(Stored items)
- Opening Delimiter -

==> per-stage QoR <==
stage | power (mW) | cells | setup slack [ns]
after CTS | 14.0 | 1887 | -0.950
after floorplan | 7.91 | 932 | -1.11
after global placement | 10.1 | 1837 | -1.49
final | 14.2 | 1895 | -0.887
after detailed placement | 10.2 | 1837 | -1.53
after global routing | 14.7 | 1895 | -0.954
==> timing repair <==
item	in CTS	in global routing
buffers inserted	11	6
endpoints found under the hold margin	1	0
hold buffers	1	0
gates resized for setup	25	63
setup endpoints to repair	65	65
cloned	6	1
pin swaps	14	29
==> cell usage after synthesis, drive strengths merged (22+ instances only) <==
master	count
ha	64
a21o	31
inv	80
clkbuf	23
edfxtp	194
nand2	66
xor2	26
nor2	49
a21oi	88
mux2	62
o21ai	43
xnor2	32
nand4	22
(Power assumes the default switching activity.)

- Closing Delimiter -

■ WHAT THE TASK REQUIRES:
What lines in the entries contain "stage"? Report each one by copying it.

■ EXERCISE ANSWER:
==> per-stage QoR <==
stage | power (mW) | cells | setup slack [ns]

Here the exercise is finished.